### Instructions for the task
Here is the listing. Report each line in it that contains the string "instances".

### Given records

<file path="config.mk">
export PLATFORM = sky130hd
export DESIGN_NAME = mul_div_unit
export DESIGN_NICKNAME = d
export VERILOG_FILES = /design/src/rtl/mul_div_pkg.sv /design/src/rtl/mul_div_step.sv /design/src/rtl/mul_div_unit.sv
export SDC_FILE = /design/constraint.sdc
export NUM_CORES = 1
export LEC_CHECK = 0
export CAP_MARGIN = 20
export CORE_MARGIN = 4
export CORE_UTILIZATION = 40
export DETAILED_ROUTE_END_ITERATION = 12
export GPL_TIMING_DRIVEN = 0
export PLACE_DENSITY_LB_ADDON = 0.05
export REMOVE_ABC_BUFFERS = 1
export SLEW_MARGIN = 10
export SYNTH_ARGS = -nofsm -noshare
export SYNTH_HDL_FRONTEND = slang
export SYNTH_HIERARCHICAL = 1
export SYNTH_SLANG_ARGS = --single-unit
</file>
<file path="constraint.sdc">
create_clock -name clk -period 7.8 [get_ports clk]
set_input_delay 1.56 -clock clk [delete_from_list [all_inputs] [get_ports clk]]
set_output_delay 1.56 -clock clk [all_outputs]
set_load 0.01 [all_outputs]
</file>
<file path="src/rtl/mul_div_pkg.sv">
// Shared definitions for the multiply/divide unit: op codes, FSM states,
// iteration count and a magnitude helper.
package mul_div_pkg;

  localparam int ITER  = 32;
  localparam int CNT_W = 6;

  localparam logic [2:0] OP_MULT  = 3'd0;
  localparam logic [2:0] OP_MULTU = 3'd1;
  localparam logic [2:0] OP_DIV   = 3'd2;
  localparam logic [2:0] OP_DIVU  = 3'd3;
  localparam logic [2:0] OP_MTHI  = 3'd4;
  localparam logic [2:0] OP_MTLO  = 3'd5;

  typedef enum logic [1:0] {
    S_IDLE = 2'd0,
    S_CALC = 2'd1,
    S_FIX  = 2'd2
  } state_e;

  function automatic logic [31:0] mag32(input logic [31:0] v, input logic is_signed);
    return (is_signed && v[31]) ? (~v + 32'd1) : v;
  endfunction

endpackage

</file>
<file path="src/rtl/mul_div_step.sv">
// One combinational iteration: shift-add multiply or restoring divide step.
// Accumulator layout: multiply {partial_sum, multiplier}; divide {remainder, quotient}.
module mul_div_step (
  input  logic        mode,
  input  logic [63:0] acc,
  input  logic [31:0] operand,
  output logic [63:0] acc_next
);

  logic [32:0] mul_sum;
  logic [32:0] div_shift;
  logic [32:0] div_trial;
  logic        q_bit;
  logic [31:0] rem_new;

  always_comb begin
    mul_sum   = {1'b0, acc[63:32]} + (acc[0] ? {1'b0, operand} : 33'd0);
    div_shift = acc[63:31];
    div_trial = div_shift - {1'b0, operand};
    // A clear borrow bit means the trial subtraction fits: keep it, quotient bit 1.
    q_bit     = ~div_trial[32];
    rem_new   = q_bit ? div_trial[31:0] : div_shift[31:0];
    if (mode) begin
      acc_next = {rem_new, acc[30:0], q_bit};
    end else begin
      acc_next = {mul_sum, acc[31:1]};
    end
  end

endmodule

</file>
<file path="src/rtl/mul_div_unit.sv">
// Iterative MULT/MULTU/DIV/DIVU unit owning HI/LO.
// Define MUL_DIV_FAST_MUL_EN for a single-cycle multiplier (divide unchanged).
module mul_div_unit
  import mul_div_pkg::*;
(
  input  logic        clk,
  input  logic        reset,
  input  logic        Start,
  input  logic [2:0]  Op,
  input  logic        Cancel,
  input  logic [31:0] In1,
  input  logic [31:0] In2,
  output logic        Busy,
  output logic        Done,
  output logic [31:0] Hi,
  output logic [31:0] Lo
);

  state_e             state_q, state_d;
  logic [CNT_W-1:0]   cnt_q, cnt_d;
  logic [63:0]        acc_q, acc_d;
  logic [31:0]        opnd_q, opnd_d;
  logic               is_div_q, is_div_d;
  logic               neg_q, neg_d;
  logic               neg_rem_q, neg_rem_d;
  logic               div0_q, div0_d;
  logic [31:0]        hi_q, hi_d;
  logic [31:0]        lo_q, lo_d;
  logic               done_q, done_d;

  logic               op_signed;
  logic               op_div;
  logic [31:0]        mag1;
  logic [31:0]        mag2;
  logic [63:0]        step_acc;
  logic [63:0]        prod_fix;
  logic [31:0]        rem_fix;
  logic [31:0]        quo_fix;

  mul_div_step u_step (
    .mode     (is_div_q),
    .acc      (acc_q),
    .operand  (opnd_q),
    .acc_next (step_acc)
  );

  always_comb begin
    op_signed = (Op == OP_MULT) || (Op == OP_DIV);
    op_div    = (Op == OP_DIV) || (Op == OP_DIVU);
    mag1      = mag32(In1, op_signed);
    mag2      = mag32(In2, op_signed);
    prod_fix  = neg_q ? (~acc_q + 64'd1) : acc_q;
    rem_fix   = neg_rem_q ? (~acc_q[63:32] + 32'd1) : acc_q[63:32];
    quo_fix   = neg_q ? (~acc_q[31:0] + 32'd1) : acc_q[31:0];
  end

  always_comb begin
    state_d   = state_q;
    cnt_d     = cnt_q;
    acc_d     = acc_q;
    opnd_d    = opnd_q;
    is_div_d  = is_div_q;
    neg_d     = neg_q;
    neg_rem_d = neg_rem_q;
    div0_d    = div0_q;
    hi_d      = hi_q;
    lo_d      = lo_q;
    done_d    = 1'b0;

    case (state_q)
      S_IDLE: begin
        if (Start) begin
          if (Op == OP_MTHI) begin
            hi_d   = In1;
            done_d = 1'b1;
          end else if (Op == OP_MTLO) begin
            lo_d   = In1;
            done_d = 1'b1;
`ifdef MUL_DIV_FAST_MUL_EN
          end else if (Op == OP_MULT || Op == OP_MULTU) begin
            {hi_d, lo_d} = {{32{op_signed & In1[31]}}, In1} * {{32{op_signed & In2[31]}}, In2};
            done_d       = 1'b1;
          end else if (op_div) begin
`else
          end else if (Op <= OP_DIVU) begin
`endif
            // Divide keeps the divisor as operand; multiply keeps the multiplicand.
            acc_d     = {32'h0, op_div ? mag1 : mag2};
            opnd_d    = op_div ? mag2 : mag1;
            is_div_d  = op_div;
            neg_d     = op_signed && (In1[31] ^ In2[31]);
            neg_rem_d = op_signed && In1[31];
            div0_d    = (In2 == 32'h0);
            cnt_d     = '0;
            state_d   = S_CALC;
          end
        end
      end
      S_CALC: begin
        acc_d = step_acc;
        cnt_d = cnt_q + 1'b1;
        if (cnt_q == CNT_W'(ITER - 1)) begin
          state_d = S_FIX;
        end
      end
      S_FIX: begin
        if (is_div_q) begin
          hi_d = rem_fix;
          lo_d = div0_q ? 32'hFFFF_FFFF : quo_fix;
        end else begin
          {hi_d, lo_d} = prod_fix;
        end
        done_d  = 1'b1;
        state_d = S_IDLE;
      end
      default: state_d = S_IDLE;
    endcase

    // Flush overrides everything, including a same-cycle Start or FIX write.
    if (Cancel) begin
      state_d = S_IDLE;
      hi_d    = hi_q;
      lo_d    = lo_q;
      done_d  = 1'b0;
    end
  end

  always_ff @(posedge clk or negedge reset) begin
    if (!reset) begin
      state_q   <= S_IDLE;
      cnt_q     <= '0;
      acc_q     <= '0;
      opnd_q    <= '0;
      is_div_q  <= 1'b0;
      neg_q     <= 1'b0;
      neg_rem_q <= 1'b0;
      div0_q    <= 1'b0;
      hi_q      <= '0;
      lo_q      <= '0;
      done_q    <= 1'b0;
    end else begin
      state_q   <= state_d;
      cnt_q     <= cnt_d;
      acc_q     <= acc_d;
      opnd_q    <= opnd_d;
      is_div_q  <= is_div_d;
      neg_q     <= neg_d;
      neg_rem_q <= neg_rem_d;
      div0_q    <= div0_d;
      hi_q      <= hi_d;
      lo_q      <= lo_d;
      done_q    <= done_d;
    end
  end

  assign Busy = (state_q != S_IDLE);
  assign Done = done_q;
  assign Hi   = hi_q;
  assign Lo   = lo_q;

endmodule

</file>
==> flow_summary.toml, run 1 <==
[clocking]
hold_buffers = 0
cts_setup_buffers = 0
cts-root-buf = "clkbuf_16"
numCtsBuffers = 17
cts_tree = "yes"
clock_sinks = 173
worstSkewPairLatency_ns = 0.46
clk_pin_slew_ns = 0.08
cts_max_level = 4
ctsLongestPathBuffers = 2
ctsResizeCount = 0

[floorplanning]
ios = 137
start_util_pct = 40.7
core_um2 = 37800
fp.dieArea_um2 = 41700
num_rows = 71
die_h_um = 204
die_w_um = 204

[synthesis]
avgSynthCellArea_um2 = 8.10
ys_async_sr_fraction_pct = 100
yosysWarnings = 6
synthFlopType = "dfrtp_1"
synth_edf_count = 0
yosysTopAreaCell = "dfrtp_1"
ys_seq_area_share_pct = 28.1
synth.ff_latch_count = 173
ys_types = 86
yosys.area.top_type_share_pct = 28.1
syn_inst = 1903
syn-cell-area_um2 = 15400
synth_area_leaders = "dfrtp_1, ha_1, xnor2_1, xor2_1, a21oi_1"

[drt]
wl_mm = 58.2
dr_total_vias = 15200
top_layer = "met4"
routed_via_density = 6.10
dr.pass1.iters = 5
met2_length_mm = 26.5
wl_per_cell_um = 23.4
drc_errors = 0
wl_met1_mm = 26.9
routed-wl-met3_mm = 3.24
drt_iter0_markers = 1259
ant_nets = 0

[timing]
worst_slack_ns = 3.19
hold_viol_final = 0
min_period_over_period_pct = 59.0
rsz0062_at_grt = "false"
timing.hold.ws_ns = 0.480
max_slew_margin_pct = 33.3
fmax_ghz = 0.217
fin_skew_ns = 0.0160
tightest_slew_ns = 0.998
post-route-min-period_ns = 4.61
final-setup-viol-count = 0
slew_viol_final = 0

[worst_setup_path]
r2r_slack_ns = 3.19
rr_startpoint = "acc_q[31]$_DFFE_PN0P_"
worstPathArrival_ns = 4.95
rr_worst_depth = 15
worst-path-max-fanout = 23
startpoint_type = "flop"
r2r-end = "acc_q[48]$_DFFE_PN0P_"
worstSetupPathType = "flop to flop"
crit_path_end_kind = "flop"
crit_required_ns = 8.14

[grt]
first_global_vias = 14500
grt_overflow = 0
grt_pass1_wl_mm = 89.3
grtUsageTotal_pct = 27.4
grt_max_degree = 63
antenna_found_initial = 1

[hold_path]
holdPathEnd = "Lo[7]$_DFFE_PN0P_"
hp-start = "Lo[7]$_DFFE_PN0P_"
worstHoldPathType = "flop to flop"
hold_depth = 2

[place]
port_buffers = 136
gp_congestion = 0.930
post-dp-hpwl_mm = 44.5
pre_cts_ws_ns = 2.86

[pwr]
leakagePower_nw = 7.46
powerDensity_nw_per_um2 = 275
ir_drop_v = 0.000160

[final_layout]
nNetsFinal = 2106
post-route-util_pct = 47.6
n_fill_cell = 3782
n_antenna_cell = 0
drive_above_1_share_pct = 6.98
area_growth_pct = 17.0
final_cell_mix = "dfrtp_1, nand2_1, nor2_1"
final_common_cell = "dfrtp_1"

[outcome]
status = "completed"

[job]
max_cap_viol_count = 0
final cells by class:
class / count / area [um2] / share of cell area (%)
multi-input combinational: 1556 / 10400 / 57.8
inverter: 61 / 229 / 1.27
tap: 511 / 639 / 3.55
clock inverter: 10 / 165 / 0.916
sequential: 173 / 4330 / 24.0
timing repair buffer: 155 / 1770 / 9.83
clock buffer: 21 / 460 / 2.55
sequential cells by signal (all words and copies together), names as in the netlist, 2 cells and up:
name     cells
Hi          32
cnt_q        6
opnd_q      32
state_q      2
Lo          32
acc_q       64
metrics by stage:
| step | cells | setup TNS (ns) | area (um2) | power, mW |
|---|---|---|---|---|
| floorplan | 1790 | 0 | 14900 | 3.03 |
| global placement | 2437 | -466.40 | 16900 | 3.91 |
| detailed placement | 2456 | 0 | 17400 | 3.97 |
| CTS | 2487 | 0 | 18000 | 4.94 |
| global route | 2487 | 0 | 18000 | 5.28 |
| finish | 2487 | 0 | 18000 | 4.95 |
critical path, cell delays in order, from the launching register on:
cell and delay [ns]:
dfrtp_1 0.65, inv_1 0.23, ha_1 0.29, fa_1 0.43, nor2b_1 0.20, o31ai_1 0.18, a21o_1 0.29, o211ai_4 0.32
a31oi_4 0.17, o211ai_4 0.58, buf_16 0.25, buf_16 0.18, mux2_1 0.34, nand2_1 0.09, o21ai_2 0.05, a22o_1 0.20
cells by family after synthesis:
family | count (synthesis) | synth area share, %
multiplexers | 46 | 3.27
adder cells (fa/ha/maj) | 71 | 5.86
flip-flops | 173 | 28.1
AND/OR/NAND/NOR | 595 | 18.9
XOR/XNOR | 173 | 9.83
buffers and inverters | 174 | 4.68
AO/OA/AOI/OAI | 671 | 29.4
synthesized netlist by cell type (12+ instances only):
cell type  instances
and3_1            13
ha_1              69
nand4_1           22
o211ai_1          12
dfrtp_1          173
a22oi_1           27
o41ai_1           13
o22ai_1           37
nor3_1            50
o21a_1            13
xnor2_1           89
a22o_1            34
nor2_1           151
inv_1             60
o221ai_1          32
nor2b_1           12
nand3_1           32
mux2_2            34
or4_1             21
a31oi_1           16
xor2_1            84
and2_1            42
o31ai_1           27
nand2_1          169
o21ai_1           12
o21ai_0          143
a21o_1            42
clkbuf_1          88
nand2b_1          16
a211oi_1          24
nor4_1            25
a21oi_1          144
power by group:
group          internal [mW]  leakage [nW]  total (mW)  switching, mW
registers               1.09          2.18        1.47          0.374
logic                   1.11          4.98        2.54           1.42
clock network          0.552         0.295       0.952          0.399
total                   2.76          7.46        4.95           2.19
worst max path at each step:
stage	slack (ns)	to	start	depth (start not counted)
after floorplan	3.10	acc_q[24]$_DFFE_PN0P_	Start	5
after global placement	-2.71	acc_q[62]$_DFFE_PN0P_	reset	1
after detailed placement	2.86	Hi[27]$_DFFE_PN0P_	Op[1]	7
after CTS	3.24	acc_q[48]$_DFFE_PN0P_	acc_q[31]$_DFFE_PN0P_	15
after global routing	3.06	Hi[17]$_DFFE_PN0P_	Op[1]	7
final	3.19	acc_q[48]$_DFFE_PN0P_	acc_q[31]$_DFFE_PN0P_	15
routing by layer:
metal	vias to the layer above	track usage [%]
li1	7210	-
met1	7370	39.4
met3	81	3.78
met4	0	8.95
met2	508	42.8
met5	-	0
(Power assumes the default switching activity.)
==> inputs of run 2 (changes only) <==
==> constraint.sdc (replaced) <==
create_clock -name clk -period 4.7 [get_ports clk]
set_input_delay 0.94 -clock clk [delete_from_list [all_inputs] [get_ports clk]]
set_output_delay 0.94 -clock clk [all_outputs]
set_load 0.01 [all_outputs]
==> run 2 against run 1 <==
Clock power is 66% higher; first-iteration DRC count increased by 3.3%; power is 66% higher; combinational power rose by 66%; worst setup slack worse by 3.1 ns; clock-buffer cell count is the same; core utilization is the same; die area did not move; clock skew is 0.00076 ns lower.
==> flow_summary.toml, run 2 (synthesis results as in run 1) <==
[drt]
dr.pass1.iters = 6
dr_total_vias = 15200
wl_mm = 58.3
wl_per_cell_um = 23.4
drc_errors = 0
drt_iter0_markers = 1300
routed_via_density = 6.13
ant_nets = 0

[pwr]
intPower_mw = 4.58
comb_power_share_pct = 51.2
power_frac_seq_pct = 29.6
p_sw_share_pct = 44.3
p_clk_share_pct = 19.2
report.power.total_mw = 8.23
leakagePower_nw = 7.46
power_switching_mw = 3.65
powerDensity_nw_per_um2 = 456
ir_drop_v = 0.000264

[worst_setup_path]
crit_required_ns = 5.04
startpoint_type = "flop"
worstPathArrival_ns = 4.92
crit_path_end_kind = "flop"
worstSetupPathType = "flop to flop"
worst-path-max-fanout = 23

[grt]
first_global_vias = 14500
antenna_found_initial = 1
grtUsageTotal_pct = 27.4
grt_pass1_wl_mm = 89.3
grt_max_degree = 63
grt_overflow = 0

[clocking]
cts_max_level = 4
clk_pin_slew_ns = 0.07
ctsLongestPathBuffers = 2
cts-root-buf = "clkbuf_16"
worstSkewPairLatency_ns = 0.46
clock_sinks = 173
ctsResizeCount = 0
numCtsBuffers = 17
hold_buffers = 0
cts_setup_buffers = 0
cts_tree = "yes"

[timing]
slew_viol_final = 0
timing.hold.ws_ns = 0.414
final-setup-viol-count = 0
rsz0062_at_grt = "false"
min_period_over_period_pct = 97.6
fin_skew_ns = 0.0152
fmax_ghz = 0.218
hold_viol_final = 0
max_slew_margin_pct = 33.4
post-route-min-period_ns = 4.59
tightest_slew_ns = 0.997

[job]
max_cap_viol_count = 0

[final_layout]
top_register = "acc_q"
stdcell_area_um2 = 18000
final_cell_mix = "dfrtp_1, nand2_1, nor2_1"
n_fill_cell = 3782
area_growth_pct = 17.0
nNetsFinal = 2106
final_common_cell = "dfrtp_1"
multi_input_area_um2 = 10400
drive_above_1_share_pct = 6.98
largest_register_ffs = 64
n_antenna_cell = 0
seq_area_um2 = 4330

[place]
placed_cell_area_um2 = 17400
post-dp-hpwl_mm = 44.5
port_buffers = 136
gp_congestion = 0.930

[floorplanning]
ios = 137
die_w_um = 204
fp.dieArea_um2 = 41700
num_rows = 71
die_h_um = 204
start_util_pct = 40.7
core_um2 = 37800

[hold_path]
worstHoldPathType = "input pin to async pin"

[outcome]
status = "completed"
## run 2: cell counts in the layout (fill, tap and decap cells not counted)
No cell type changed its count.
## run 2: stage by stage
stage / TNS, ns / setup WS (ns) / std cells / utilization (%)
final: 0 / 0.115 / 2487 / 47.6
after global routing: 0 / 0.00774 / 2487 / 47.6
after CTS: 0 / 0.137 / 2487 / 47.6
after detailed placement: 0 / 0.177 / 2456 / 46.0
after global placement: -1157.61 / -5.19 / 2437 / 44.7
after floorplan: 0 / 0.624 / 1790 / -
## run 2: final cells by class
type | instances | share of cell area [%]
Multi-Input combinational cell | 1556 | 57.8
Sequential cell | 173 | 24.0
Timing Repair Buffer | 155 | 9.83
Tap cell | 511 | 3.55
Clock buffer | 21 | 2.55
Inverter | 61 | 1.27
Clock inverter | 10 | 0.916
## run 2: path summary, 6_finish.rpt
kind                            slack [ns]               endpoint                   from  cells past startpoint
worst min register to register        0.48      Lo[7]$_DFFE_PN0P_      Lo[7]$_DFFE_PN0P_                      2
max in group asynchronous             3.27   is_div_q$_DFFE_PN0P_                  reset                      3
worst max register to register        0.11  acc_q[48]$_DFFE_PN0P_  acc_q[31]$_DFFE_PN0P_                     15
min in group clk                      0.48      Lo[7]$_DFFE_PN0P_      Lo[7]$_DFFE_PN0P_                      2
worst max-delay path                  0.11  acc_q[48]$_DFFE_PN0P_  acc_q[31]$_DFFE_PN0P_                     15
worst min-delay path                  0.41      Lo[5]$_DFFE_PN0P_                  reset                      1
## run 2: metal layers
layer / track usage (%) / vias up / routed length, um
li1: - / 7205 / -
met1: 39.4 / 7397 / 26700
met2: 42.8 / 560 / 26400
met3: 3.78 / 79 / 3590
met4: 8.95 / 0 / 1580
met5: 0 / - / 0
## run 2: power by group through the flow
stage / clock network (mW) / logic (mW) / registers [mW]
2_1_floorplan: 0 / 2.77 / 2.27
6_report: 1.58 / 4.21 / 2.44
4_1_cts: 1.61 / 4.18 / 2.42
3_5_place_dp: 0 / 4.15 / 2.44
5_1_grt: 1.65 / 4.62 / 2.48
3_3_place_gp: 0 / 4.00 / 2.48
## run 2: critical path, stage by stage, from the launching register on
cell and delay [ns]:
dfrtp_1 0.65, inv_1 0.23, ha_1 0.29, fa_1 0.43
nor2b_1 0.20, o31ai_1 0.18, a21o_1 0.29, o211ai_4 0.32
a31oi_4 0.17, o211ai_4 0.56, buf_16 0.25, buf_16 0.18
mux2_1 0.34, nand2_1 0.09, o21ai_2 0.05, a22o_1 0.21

==

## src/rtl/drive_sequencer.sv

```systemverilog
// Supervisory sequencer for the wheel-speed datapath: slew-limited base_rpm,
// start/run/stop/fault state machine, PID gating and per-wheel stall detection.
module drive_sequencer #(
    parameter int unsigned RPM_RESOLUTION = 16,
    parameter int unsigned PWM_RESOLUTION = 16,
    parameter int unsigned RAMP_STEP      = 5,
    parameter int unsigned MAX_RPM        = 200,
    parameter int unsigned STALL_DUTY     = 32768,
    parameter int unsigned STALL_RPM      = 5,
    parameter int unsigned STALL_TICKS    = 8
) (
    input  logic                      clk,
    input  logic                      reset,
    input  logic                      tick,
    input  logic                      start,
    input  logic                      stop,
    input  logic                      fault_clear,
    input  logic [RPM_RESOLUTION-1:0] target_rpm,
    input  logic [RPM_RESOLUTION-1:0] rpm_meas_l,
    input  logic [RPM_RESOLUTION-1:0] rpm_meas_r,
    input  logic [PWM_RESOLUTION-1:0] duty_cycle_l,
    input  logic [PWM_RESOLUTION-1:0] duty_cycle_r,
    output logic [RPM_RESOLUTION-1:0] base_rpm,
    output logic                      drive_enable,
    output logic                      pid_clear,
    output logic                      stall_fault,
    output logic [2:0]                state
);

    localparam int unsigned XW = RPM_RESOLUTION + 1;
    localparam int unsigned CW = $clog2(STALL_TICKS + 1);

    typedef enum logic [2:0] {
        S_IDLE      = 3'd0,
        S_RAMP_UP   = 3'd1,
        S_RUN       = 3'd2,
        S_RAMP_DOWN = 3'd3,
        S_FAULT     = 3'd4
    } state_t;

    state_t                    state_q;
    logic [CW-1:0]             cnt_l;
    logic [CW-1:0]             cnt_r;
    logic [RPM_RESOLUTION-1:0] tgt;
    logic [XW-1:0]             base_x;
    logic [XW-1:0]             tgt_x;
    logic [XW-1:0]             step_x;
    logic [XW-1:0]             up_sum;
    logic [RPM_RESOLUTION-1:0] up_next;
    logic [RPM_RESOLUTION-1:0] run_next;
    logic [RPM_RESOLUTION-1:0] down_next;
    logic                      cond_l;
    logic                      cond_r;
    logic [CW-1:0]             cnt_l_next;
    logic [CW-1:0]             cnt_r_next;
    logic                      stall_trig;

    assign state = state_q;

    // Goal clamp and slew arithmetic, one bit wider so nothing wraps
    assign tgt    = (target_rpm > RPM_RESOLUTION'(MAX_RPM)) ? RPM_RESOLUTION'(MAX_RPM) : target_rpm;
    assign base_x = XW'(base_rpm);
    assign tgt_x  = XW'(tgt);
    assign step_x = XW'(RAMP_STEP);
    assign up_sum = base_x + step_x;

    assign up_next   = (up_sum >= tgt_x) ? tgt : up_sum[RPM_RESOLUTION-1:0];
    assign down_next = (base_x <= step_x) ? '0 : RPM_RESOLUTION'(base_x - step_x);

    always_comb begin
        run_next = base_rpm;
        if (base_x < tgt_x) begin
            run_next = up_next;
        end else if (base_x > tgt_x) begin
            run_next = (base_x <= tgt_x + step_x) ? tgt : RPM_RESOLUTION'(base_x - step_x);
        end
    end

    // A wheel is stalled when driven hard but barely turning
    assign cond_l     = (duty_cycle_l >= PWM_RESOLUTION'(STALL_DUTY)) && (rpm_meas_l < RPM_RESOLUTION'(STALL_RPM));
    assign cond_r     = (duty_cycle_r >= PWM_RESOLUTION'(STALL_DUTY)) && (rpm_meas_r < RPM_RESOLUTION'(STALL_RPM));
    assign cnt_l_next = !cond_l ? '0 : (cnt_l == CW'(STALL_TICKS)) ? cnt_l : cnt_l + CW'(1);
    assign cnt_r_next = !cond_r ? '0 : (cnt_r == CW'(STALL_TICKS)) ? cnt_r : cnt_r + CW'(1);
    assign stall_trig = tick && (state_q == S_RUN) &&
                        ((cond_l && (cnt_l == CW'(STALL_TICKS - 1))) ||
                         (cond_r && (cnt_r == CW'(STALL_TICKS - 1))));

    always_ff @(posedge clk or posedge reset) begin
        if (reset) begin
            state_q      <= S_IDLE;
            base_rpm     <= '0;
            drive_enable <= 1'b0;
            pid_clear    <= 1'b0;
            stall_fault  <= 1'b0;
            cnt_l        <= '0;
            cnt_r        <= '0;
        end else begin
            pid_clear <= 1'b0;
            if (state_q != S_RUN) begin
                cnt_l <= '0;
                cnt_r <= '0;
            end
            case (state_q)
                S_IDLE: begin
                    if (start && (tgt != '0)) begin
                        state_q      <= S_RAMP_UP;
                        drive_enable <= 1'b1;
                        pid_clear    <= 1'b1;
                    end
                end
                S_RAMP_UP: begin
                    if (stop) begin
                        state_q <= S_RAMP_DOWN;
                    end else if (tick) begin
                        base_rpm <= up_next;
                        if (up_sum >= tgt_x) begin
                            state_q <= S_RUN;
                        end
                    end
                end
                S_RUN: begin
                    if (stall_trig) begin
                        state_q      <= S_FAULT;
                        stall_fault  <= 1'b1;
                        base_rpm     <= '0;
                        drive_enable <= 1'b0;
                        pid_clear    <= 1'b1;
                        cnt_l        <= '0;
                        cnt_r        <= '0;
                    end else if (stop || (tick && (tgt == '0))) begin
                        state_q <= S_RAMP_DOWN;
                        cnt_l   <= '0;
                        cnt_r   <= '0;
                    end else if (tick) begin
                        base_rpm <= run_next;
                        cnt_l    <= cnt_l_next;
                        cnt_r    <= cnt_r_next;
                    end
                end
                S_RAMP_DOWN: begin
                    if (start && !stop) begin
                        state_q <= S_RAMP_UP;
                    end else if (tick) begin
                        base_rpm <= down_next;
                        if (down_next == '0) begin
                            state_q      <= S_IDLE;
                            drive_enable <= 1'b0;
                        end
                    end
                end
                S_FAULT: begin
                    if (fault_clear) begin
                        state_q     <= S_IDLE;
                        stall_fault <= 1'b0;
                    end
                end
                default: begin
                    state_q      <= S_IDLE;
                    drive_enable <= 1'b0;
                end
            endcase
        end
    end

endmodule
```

### Written response
synthesized netlist by cell type (12+ instances only):
cell type  instances
type | instances | share of cell area [%]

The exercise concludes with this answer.